Stored data
━━━━━━━━━━━━━━━━

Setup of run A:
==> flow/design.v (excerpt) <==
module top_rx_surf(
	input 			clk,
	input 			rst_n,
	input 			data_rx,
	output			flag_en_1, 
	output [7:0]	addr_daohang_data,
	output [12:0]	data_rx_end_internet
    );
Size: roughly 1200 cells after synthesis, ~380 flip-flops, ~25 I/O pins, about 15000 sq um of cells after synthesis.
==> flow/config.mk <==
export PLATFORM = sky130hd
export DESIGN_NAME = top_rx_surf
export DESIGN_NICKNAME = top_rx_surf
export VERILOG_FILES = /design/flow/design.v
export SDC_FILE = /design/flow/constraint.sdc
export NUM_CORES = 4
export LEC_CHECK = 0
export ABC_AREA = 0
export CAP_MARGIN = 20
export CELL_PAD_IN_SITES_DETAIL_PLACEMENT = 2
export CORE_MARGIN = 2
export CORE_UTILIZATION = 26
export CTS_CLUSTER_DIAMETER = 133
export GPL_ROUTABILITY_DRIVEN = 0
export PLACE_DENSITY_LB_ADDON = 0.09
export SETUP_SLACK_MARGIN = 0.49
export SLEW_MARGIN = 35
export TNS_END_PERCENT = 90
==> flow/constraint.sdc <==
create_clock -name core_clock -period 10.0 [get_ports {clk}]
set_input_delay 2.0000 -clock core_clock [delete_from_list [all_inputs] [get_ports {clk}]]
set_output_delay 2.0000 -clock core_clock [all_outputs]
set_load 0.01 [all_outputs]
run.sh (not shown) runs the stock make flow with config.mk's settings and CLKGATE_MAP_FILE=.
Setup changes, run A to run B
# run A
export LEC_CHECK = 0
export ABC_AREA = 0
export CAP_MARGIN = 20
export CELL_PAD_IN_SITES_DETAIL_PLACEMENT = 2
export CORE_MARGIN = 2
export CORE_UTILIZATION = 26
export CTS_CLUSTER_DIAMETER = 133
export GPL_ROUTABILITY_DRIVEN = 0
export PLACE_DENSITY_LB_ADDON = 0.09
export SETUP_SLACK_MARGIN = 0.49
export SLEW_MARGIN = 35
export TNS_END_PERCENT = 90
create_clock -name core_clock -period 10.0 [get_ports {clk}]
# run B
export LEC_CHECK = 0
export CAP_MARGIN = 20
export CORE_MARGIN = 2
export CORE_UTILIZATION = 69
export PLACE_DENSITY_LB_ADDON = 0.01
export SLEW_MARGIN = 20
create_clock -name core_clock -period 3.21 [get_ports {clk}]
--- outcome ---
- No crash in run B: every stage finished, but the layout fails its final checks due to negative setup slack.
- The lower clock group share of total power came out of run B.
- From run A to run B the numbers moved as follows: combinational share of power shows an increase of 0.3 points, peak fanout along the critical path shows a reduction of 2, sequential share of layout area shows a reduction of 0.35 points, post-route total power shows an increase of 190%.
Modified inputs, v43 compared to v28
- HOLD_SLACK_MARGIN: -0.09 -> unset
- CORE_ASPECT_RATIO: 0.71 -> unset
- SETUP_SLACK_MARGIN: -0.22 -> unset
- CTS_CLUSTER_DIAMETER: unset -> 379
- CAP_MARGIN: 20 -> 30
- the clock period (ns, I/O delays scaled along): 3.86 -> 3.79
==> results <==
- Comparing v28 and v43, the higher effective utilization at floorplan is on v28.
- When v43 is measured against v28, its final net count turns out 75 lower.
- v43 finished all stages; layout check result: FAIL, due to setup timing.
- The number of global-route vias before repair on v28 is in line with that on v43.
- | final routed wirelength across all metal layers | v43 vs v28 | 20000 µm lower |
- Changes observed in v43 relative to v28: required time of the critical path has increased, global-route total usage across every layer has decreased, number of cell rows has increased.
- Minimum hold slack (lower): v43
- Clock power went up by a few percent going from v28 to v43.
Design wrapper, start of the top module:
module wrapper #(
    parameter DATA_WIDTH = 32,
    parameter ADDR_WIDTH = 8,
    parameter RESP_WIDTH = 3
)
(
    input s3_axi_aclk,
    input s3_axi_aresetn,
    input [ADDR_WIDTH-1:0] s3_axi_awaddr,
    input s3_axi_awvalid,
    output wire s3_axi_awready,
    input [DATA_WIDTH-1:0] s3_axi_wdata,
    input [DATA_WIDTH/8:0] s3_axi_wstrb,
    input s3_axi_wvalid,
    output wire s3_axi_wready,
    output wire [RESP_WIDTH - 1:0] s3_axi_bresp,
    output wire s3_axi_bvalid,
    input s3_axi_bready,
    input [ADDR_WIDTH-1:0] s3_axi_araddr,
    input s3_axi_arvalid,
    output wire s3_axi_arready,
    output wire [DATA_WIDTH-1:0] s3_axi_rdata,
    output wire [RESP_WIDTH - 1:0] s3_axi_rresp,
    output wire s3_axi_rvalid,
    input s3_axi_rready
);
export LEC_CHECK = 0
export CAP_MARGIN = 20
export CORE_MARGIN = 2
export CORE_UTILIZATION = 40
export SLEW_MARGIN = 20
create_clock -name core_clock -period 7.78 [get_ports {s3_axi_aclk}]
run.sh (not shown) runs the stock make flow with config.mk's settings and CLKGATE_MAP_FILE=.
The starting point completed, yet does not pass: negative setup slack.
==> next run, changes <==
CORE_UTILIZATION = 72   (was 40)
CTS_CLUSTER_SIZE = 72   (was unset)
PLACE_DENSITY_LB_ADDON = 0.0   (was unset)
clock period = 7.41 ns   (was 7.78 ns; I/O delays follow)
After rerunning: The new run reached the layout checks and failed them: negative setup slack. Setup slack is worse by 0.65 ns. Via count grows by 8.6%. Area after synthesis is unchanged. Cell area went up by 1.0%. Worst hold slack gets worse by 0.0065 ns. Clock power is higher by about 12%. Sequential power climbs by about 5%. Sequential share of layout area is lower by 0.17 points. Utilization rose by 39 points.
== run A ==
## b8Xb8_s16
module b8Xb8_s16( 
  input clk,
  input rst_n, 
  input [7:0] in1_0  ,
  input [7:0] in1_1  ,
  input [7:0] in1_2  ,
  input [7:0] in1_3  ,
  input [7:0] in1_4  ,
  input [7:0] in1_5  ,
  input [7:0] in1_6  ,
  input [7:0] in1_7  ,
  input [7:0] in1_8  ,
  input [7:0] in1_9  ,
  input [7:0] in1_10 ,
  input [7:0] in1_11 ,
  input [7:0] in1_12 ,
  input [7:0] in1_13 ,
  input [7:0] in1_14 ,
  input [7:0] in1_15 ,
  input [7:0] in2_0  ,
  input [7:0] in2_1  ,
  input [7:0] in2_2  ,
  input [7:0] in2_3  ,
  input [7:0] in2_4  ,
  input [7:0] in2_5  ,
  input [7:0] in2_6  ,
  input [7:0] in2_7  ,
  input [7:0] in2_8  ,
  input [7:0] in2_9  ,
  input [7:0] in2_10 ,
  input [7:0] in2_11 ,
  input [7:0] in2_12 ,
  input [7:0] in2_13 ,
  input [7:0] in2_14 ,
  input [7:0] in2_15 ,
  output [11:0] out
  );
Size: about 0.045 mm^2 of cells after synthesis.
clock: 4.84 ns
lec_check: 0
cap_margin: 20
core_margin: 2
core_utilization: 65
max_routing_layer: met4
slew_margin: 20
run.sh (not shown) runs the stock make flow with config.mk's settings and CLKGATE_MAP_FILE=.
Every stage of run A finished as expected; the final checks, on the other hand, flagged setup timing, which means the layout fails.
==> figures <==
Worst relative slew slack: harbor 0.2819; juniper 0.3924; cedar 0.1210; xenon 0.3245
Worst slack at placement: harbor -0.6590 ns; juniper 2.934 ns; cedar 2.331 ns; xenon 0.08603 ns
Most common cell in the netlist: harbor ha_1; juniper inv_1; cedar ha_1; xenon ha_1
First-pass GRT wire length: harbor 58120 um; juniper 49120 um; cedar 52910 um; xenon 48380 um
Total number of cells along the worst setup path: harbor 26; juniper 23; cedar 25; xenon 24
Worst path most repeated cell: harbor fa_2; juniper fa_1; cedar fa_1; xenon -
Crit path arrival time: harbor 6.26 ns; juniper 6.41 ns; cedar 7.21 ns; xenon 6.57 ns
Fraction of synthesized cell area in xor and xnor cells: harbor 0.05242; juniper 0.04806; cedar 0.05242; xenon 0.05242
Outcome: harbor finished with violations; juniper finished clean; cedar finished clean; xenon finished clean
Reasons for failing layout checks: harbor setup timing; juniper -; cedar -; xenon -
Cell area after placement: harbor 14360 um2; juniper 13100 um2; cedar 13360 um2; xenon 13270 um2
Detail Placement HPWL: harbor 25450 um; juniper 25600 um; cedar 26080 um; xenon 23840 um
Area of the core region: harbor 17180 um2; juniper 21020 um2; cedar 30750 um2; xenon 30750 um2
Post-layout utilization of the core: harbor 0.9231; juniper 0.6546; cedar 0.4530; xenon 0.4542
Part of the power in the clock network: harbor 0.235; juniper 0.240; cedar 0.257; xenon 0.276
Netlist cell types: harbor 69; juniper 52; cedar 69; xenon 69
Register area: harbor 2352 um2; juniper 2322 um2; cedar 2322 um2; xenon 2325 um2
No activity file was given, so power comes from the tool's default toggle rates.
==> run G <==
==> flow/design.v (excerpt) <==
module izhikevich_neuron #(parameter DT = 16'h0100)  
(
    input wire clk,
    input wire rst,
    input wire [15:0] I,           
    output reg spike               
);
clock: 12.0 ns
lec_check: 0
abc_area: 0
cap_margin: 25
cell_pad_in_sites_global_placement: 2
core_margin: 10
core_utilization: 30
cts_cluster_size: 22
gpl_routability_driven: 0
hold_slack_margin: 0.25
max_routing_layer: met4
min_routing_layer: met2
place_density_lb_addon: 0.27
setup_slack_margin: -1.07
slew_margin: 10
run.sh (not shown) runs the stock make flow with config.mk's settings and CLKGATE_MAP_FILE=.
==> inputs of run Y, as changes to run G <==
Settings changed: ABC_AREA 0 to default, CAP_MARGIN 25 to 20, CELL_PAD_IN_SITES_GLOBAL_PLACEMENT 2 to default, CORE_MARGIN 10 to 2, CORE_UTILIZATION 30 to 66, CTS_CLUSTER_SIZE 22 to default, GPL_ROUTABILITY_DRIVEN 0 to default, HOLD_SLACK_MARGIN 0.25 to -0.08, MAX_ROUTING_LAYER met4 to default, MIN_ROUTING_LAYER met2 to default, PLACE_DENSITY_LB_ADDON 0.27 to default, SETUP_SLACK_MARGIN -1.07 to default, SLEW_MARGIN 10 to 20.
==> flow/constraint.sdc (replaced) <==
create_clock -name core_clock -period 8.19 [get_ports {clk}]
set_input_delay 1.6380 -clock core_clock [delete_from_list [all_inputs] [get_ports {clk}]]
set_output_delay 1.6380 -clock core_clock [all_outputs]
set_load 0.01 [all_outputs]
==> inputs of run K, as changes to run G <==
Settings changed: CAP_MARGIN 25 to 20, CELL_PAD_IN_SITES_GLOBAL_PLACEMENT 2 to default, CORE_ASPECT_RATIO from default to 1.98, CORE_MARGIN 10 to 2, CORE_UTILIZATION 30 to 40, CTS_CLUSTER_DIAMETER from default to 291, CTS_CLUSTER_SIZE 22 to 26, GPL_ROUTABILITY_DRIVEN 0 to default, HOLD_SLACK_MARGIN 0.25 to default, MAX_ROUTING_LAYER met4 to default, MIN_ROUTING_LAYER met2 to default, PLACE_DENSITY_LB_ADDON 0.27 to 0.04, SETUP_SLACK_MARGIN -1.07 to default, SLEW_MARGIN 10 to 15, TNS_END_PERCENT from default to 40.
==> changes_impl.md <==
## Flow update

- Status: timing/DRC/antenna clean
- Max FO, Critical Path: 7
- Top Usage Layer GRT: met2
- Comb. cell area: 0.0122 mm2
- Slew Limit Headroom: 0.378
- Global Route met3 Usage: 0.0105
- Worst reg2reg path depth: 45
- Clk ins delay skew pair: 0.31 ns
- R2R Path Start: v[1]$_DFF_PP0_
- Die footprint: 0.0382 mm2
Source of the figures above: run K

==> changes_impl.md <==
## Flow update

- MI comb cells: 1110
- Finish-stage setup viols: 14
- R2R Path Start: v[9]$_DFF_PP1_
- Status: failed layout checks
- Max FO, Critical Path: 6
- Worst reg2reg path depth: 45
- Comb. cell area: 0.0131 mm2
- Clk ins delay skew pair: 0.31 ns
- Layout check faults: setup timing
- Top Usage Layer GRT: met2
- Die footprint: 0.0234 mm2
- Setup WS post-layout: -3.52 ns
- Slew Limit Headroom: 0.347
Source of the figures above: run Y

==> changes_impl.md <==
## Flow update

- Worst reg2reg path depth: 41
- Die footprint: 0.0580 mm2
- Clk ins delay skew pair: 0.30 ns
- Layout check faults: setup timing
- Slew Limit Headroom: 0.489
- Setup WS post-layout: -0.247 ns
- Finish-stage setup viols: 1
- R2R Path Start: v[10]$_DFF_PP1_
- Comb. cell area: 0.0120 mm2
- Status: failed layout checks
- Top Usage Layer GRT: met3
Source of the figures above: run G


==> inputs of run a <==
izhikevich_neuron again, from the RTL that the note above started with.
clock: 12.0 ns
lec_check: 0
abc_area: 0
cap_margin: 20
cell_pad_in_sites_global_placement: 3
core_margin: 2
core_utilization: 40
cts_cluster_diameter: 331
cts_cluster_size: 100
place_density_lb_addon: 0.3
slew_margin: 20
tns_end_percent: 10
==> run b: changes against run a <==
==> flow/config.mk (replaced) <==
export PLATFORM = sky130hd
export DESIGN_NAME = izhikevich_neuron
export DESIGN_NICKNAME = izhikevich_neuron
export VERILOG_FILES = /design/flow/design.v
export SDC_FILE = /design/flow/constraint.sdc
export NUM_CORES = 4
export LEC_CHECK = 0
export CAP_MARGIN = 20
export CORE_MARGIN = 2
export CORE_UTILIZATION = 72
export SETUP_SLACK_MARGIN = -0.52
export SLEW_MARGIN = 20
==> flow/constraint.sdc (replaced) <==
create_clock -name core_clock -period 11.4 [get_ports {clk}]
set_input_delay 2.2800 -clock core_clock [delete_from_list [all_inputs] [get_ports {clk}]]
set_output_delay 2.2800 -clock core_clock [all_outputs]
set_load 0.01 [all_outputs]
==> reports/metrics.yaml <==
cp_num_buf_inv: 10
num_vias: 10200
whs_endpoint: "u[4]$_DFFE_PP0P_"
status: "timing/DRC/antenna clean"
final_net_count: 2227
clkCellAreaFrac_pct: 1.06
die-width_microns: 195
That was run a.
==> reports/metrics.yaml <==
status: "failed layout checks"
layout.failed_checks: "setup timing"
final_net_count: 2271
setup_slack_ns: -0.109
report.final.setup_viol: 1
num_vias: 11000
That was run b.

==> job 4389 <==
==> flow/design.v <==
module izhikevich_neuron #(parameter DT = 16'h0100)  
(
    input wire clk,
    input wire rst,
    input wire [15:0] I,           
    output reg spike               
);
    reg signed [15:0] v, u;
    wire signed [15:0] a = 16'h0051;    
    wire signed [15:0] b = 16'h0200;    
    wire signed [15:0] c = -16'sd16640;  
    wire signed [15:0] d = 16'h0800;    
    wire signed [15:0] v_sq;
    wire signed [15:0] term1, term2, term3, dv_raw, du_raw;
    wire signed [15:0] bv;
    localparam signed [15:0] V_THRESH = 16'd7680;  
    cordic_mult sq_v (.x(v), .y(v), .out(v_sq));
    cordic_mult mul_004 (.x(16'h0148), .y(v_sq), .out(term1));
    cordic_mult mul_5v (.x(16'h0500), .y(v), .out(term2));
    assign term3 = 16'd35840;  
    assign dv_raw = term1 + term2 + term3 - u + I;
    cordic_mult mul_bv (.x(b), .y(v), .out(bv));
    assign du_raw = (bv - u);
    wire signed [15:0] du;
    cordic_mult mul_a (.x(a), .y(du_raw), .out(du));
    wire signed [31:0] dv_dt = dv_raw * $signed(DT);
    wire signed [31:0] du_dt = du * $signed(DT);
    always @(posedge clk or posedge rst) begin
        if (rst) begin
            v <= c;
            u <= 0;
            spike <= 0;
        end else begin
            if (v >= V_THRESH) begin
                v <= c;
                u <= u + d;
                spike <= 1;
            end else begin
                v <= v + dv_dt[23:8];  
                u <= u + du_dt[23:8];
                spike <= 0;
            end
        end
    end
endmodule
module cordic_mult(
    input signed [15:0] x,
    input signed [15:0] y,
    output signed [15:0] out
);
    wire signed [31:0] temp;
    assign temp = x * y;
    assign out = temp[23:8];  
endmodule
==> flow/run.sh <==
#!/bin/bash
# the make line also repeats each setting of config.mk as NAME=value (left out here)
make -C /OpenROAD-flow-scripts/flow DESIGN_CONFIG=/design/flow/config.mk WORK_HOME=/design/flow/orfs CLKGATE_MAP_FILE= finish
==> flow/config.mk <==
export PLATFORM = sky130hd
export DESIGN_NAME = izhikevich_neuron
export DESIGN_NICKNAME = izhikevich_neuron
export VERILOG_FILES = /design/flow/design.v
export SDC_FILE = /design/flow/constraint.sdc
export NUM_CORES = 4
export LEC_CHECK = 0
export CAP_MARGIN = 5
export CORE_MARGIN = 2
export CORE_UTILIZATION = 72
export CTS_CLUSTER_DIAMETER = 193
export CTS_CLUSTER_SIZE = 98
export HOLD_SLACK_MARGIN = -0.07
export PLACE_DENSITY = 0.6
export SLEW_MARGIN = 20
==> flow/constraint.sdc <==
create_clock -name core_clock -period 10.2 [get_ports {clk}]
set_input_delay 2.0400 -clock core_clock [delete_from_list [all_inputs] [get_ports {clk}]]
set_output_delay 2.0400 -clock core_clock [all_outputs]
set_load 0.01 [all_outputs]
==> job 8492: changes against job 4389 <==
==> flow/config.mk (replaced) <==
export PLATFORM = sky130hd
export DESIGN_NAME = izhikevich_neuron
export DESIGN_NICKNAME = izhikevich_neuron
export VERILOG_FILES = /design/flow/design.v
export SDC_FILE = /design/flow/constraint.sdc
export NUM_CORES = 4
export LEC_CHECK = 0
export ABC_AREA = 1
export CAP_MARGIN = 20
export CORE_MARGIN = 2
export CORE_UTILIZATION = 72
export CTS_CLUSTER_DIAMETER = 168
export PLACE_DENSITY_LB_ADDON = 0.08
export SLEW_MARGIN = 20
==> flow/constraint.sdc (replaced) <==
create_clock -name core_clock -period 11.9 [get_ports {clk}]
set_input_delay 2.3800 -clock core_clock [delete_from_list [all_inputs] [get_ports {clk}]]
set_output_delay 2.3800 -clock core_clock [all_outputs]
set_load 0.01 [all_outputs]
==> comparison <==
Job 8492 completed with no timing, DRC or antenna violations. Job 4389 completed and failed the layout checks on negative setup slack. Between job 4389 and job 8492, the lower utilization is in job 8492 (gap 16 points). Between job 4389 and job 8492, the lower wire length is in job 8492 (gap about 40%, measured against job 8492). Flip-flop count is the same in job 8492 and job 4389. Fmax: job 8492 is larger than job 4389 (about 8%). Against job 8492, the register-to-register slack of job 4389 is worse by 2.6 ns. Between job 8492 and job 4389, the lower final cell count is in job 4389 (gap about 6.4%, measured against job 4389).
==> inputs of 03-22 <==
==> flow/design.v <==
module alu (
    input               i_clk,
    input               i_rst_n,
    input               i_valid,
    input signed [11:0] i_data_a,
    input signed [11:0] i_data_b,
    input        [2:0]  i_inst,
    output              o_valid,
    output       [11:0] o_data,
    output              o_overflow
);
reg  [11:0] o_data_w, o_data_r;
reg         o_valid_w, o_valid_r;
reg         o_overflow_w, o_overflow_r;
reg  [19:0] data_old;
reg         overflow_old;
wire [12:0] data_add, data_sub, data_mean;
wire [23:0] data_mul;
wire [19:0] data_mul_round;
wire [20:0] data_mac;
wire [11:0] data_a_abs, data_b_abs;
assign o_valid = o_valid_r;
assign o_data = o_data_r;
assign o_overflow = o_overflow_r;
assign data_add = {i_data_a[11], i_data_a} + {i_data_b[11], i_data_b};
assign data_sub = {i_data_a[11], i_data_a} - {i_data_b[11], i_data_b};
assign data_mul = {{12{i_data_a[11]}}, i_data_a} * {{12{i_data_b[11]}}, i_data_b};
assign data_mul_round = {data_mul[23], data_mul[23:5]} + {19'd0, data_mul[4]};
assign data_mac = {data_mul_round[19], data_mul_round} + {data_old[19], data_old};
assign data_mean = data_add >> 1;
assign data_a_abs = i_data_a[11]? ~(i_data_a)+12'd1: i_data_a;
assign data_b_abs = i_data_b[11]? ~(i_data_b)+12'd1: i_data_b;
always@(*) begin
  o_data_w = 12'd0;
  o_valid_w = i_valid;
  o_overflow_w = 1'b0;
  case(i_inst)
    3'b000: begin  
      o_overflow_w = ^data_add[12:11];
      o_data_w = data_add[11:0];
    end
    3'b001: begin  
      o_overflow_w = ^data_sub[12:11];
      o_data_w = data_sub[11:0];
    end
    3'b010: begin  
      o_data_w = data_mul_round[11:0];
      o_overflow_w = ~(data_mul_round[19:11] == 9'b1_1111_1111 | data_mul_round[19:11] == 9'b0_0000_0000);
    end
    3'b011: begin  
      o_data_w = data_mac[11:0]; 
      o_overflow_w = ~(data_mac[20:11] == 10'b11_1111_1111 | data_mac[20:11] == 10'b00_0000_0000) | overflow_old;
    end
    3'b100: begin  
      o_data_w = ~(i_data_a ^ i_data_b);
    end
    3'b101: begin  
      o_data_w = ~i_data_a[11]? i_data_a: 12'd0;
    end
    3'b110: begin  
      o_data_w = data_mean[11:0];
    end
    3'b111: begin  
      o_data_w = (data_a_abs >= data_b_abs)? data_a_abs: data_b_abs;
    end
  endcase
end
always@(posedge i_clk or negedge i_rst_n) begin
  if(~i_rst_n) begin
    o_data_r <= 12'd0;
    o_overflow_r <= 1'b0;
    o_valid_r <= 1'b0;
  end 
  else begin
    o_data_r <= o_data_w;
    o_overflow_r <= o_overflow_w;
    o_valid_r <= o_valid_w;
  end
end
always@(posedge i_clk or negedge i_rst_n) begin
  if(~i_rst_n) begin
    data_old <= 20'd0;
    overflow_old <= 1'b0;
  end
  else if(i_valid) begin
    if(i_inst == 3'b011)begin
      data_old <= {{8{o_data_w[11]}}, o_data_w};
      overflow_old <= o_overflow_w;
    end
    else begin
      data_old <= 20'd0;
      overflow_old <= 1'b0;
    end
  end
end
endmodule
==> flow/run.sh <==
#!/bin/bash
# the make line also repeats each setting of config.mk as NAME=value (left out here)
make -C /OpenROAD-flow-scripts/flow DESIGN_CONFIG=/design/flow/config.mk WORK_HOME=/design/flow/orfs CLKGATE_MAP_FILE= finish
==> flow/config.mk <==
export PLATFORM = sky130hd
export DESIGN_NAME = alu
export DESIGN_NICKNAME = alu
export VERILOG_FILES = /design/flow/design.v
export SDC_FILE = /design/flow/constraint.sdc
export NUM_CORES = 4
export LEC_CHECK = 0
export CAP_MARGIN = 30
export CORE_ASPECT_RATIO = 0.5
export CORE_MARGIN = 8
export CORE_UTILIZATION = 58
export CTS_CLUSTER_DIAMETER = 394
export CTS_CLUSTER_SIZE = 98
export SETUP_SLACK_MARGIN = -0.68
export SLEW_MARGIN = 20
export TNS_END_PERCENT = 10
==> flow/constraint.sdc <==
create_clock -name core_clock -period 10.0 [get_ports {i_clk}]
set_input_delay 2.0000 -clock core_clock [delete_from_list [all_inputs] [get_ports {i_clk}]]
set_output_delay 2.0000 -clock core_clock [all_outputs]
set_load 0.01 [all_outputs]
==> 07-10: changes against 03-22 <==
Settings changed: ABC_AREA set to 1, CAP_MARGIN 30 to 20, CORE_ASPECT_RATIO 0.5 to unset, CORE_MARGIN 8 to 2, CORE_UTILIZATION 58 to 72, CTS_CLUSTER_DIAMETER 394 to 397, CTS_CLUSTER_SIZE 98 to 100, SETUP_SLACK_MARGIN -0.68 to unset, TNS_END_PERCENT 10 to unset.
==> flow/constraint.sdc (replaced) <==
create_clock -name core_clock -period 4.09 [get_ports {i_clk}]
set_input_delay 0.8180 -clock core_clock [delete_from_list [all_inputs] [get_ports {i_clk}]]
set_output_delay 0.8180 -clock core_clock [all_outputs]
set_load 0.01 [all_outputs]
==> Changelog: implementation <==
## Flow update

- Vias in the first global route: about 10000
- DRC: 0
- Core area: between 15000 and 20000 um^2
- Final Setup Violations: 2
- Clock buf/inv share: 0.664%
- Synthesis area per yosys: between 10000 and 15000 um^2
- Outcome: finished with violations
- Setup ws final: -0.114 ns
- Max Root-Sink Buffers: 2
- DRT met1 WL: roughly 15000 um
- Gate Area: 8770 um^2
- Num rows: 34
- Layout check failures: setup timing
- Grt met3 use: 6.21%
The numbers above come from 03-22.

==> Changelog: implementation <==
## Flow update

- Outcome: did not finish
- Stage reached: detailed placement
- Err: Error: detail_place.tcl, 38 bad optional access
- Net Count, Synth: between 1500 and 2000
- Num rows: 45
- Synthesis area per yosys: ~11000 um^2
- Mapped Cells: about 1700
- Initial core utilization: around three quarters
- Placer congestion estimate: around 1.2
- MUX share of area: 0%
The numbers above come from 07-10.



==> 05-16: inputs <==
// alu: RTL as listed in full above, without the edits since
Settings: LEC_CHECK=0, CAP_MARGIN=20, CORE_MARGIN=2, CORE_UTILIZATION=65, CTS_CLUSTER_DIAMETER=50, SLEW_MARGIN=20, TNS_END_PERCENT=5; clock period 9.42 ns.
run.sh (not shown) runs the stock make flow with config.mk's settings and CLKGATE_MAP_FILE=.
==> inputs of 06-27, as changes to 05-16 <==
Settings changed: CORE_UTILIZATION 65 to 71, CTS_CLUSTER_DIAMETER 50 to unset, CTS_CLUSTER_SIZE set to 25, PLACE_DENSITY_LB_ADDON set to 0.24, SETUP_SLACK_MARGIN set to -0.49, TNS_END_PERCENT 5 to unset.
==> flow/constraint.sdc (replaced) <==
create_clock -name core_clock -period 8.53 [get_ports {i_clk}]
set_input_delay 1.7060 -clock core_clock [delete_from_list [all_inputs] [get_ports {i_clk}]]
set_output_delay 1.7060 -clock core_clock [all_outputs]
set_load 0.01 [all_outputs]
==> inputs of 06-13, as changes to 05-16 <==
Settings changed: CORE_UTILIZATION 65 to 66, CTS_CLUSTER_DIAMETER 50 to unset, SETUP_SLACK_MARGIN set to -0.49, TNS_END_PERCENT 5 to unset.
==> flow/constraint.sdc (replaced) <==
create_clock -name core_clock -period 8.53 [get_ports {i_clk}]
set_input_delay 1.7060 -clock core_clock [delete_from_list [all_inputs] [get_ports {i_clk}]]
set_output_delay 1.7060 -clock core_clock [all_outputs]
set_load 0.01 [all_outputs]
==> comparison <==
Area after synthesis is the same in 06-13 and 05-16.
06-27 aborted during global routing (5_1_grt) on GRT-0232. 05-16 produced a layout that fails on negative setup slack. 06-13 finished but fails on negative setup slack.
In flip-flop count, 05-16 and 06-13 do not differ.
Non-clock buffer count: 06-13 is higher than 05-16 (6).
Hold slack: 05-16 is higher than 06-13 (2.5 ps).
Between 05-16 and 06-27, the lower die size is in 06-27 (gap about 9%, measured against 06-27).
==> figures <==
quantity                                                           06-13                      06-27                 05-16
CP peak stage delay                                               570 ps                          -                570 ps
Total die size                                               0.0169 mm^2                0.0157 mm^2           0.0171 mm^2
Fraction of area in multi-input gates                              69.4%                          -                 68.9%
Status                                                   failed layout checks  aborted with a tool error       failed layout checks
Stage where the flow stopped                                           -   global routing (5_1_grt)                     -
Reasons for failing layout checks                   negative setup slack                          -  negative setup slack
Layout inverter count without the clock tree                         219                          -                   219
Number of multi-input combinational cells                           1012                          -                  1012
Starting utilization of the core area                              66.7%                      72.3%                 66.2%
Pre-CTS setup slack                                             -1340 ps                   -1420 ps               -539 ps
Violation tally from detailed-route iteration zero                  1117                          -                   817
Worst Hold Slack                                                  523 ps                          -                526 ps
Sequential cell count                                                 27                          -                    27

━━━━━━━━━━━━━━━━

▸ **EXERCISE INSTRUCTIONS**: Go through the entries above and copy out every line that includes the word "figures".

▸ **RESPONSE BELOW**:
==> figures <==
Source of the figures above: run K
Source of the figures above: run Y
Source of the figures above: run G
==> figures <==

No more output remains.